====== Data

--- src/rtl/sele_pkg.sv ---
// sele_pkg: shared types and helpers for the sele_rr_mux streaming selector.
// Optional build macro: SELE_REVERSE_ORDER_EN (fixed-mode sel maps to channel N-1-sel).
package sele_pkg;

  typedef enum logic {
    MODE_FIXED = 1'b0,
    MODE_RR    = 1'b1
  } mode_e;

  // Round-robin pointer successor: the channel after g, wrapping N-1 -> 0.
  function automatic int unsigned rr_next(input int unsigned g, input int unsigned n);
    return (g + 32'd1 >= n) ? 32'd0 : g + 32'd1;
  endfunction

  // Physical channel addressed by a fixed-mode sel; returns n when sel selects nothing.
  function automatic int unsigned chan_map(input int unsigned sel, input int unsigned n);
`ifdef SELE_REVERSE_ORDER_EN
    return (sel < n) ? (n - 32'd1 - sel) : n;
`else
    return (sel < n) ? sel : n;
`endif
  endfunction

endpackage

--- src/rtl/sele_rr_arb.sv ---
// sele_rr_arb: rotating-priority arbiter; grants the first requester at or after ptr.
module sele_rr_arb #(
  parameter  int unsigned N    = 4,
  localparam int unsigned SELW = $clog2(N)
) (
  input  logic [N-1:0]    req,
  input  logic [SELW-1:0] ptr,
  output logic [N-1:0]    grant
);

  logic [N-1:0]   req_rot;
  logic [N-1:0]   grant_rot;
  logic [2*N-1:0] grant_back;

  // Rotate so ptr sits at bit 0, pick the lowest set bit, rotate the pick back.
  always_comb begin
    req_rot    = N'({req, req} >> ptr);
    grant_rot  = '0;
    for (int unsigned j = 0; j < N; j++) begin
      if (req_rot[j] && (grant_rot == '0)) begin
        grant_rot[j] = 1'b1;
      end
    end
    grant_back = {grant_rot, grant_rot} << ptr;
    grant      = grant_back[2*N-1:N];
  end

endmodule

--- src/rtl/sele_rr_mux.sv ---
// sele_rr_mux: N-channel handshaked selector, fixed-select or round-robin,
// with a single registered output word tagged by its source channel.
// Optional build macro: SELE_REVERSE_ORDER_EN (see sele_pkg::chan_map).
module sele_rr_mux
  import sele_pkg::*;
#(
  parameter  int unsigned N     = 4,
  parameter  int unsigned WIDTH = 8,
  localparam int unsigned SELW  = $clog2(N)
) (
  input  logic                 clk,
  input  logic                 rst,
  input  logic                 mode,
  input  logic [SELW-1:0]      sel,
  input  logic [N*WIDTH-1:0]   in_data,
  input  logic [N-1:0]         in_valid,
  output logic [N-1:0]         in_ready,
  output logic [WIDTH-1:0]     out_data,
  output logic [SELW-1:0]      out_chan,
  output logic                 out_valid,
  input  logic                 out_ready
);

  logic [SELW-1:0]  ptr;
  logic [N-1:0]     rr_grant;
  logic [N-1:0]     fix_grant;
  logic [N-1:0]     grant;
  logic             load_c;
  logic             xfer_c;
  logic [SELW-1:0]  g_idx;
  logic [WIDTH-1:0] g_data;
  int unsigned      fix_chan;

  sele_rr_arb #(.N(N)) u_arb (
    .req   (in_valid),
    .ptr   (ptr),
    .grant (rr_grant)
  );

  // Fixed-mode grant: only the mapped channel, and only if it is valid.
  always_comb begin
    fix_chan  = chan_map(32'(sel), N);
    fix_grant = '0;
    for (int unsigned i = 0; i < N; i++) begin
      fix_grant[i] = in_valid[i] && (fix_chan == i);
    end
  end

  // Handshake: accept only when the output register can take a word, never in reset.
  always_comb begin
    grant    = (mode == MODE_RR) ? rr_grant : fix_grant;
    load_c   = ~out_valid | out_ready;
    in_ready = grant & {N{load_c & ~rst}};
    xfer_c   = |(in_ready & in_valid);
  end

  // Encode the granted channel and select its data word.
  always_comb begin
    g_idx  = '0;
    g_data = '0;
    for (int unsigned i = 0; i < N; i++) begin
      if (grant[i]) begin
        g_idx  = SELW'(i);
        g_data = in_data[i*WIDTH +: WIDTH];
      end
    end
  end

  // Output register: capture on transfer, drain when consumed with nothing new.
  always_ff @(posedge clk or posedge rst) begin
    if (rst) begin
      out_valid <= 1'b0;
      out_data  <= '0;
      out_chan  <= '0;
    end else if (load_c) begin
      if (xfer_c) begin
        out_valid <= 1'b1;
        out_data  <= g_data;
        out_chan  <= g_idx;
      end else begin
        out_valid <= 1'b0;
      end
    end
  end

  // Round-robin pointer: advances past the winner on round-robin transfers only.
  always_ff @(posedge clk or posedge rst) begin
    if (rst) begin
      ptr <= '0;
    end else if (xfer_c && (mode == MODE_RR)) begin
      ptr <= SELW'(rr_next(32'(g_idx), N));
    end
  end

endmodule

--- config.mk ---
export PLATFORM = sky130hd
export DESIGN_NAME = sele_rr_mux
export DESIGN_NICKNAME = d
export VERILOG_FILES = /design/src/rtl/sele_pkg.sv /design/src/rtl/sele_rr_arb.sv /design/src/rtl/sele_rr_mux.sv
export SDC_FILE = /design/constraint.sdc
export NUM_CORES = 1
export LEC_CHECK = 0
export ABC_AREA = 0
export BUFFER_PORTS_ARGS = -buffer_cell sky130_fd_sc_hd__clkbuf_2
export CORE_MARGIN = 2
export CORE_UTILIZATION = 35
export CTS_BUF_LIST = sky130_fd_sc_hd__clkbuf_16
export DETAILED_ROUTE_END_ITERATION = 8
export GPL_TIMING_DRIVEN = 0
export PLACE_DENSITY = 0.61
export SLEW_MARGIN = 20
export SYNTH_ARGS = -nofsm -noshare
export SYNTH_HDL_FRONTEND = slang
export SYNTH_SLANG_ARGS = --single-unit
--- constraint.sdc ---
create_clock -name clk -period 2.2 [get_ports clk]
set_input_delay 0.33 -clock clk [delete_from_list [all_inputs] [get_ports clk]]
set_output_delay 0.33 -clock clk [all_outputs]
set_load 0.01 [all_outputs]
==> metrics.txt <==
syn_area_per_cell just over 9 sq um; clock tree root driver cell clkbuf_16; Routed WL between 3 and 4 mm; CTS tree done; FP Rows 20; CP Max Fanout 9; top-area cell type share of the netlist area 30.3%; clock latency on the worst-skew pair about 0.24 ns; Yosys reg bits 13; routability cong. 0.807; Nets 220; Layout area overhead 39.0%; initial antenna violation count 0; H-Tree Depth 1; Slew Viols, Final 0; count of cell types in the netlist 44; number of fill cells 301; outcome finished clean; met1 Track Usage GR 25.3%; grt ovf 0; Reg-to-Reg End out_data[4]; TritonRoute pass-1 iters 4; chip width approximately 59 um; global-route wire length before repair 5.04 mm; multi-input logic area 681 sq um; Via Count ~1200; grt met2 use 30.1%; sequential area share after synthesis 30.3%; critical path endpoint category primary output; Die Span Y 59.4 um; r2r startpoint ptr[0]; drt wl/cell about 15 um; Reg clk slew, reported paths around 0.04 ns; die area 3530 sq um; largest net degree at the start of global routing 15; layout cells sized above 1 ~46%; Vias/cell about 5.6; critical path startpoint category register; worst vdd ir between 0.4 and 0.5 mV; Least-Margin Pin Slew between 0.6 and 0.7 ns; Initial Util 36.1%; vias in the first global route around 1100; placed cell count 204; Lkg Pwr 0.784 nW; Synth Warn # 0; PortBufs 55; GRT met3 Usage about 4.4%; gr busiest metal met2; final std cells w/o fill 210; flop2flop setup slack 0.15 ns; Setup Skew 0.00313 ns; Core Util, Final 50.2%; RSZ-0062 raised after global routing false; Mapped Nets 158; Final Hold Viols 0; dpl ws -0.0423 ns; HP Class input port to asynchronous set/reset pin; Core ar. 2980 sq um; clock buffers created by TritonCTS 3; top post-synthesis cells by area dfrtp_1 30%, mux2_4 7.0%, o21ai_0 6.5%, o2111ai_1 4.9%, inv_1 3.8%; CP required between 1.5 and 2 ns; ANT cells 0; DRC Markers 0; part of the cycle the worst path needs between 90% and 100%; worst setup margin 0.113 ns; Pwr Density 965 nW/um^2; DP HPWL 2.38 mm; Critical Path AT 1.76 ns; Cell Area, Synth 1070 sq um; Slew HR slightly below 60%; CTS Buffer Depth 2; Storage cell area 325 sq um; aggregate global-route resource usage 19.1%; fmax approximately 0.48 GHz; Antenna Violating Nets Remaining 0; CP Class register to primary output; # IOs 57; post-layout min period 2.09 ns; final setup violation count 0; r2r worst-path depth 6; post-synthesis cell count 116; PnR Total Power 1.44 mW; max cap viols 0; post-synth top area cell dfrtp_1; DRT iter0 DRCs 49; clock sinks 13
Yosys cell counts:
| cell type | instances |
|---|---|
| a211o_1 | 1 |
| a211oi_1 | 1 |
| a211oi_2 | 1 |
| a21boi_0 | 3 |
| a21o_1 | 1 |
| a21oi_1 | 1 |
| a22o_2 | 1 |
| a2bb2oi_1 | 1 |
| a32o_2 | 1 |
| a32oi_1 | 1 |
| a41o_1 | 1 |
| and2_1 | 1 |
| and2b_4 | 1 |
| and3b_1 | 1 |
| buf_2 | 2 |
| buf_6 | 2 |
| dfrtp_1 | 13 |
| inv_1 | 11 |
| inv_2 | 1 |
| mux2_1 | 1 |
| mux2_4 | 5 |
| mux2i_1 | 2 |
| nand2_1 | 5 |
| nand2_4 | 1 |
| nand2b_1 | 2 |
| nand3_1 | 6 |
| nand3b_1 | 2 |
| nor2_1 | 9 |
| nor2b_1 | 1 |
| nor3_2 | 1 |
| nor3b_1 | 1 |
| nor4b_4 | 1 |
| o2111a_1 | 1 |
| o2111ai_1 | 6 |
| o21a_1 | 3 |
| o21ai_0 | 14 |
| o21ai_2 | 1 |
| o2bb2ai_1 | 1 |
| o311a_1 | 1 |
| o311a_2 | 2 |
| o31ai_1 | 1 |
| o31ai_4 | 1 |
| o41ai_1 | 2 |
| or2_1 | 1 |
routing by layer:
| metal | part of all wire (%) | vias to the layer above |
|---|---|---|
| met3 | 6.9 | 7 |
| met5 | 0 | - |
| li1 | - | 564 |
| met1 | 47 | 548 |
| met4 | 1.7 | 0 |
| met2 | 45 | 49 |
worst max-delay path, cell delays in order (launching register included):
cell and delay (ns):
dfrtp_1 0.35, buf_2 0.16, nand2b_1 0.18, a211oi_4 0.32
o31ai_4 0.11, buf_4 0.17, nor2_1 0.08, clkbuf_2 0.14
flip-flops by register name (all words and copies together), names as in the netlist:
signal     count
ptr            2
out_valid      1
out_data       8
out_chan       2
final cells by class:
cell class | instances | area share, %
flip-flops and latches | 13 | 21.8
clock inverters | 1 | 0.251
well taps | 33 | 2.76
inverters | 12 | 3.02
multi-input cells | 87 | 45.6
repair buffers | 57 | 19.4
clock buffers | 3 | 5.03
plain buffers | 4 | 2.18
where the power goes:
group | internal [mW] | switching [mW] | total (mW)
Sequential | 0.351 | 0.0685 | 0.420
Combinational | 0.339 | 0.347 | 0.686
Clock | 0.239 | 0.0967 | 0.336
how the worst max path moves through the flow:
stage                     startpoint     endpoint
final                         ptr[1]  in_ready[2]
after global routing          ptr[1]  in_ready[2]
after CTS                     ptr[1]  in_ready[1]
after detailed placement        mode  out_data[3]
after global placement          mode  out_data[3]
after floorplan               ptr[1]  out_data[0]
cell families (layout without fill, tap and decap cells):
kind of cell | count (synthesis) | in the layout | synth area share, %
simple gates | 33 | 33 | 18.6
compound gates | 46 | 46 | 34.0
mux | 8 | 8 | 9.90
flops | 13 | 13 | 30.3
buf+inv | 16 | 77 | 7.22
what timing repair did:
item | in CTS | in global routing
resized for setup | 0 | 2
setup endpoints to repair | 3 | 7
setup buffers | 2 | 0
pin swaps | 1 | 1
hold buffers | 0 | 0
placed cells by master (no fill, tap or decap), drive strengths merged, types with 2 or more instances in the layout:
master / n
inv: 13
clkbuf: 58
dfrtp: 13
o41ai: 2
a211oi: 2
o21ai: 15
nand3b: 2
nand2: 6
buf: 6
mux2i: 2
mux2: 6
nand3: 6
nand2b: 2
nor2: 9
o31ai: 2
o21a: 3
o2111ai: 6
a21boi: 3
o311a: 3
through the flow:
stage                     area, sq um  TNS, ns  hold slack, ns
after floorplan                  1070        0           0.215
after global placement           1390  -0.0529           0.375
after detailed placement         1390   -0.200           0.372
after CTS                        1490        0           0.118
after global routing             1490        0           0.142
final                            1490        0          0.0945
Note: power is estimated with default switching activity, not from simulation.
==> config.mk <==
export PLATFORM = sky130hd
export DESIGN_NAME = decode_ctrl_stage
export DESIGN_NICKNAME = d
export VERILOG_FILES = /design/src/rtl/decode_ctrl_stage.sv
export SDC_FILE = /design/constraint.sdc
export NUM_CORES = 1
export LEC_CHECK = 0
export BUFFER_PORTS_ARGS = -buffer_cell sky130_fd_sc_hd__buf_2
export CAP_MARGIN = 20
export CORE_MARGIN = 4
export CORE_UTILIZATION = 37
export DETAILED_ROUTE_END_ITERATION = 10
export PLACE_DENSITY = 0.74
export SLEW_MARGIN = 10
export SYNTH_ARGS = -nofsm -noshare
export SYNTH_HDL_FRONTEND = slang
export SYNTH_SLANG_ARGS = --single-unit
==> constraint.sdc <==
create_clock -name CLK -period 0.9 [get_ports CLK]
set_clock_uncertainty 0.05 [all_clocks]
set_input_delay 0.09 -clock CLK [delete_from_list [all_inputs] [get_ports CLK]]
set_output_delay 0.09 -clock CLK [all_outputs]
set_load 0.02 [all_outputs]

============

What you are asked to do ->
Taking the line with "o21a_1 | 3 |" as the first and the line with "met3 | 6.9 | 7 |" as the last, retype that stretch of the data above exactly, with no other lines.

Reply ->
| o21a_1 | 3 |
| o21ai_0 | 14 |
| o21ai_2 | 1 |
| o2bb2ai_1 | 1 |
| o311a_1 | 1 |
| o311a_2 | 2 |
| o31ai_1 | 1 |
| o31ai_4 | 1 |
| o41ai_1 | 2 |
| or2_1 | 1 |
routing by layer:
| metal | part of all wire (%) | vias to the layer above |
|---|---|---|
| met3 | 6.9 | 7 |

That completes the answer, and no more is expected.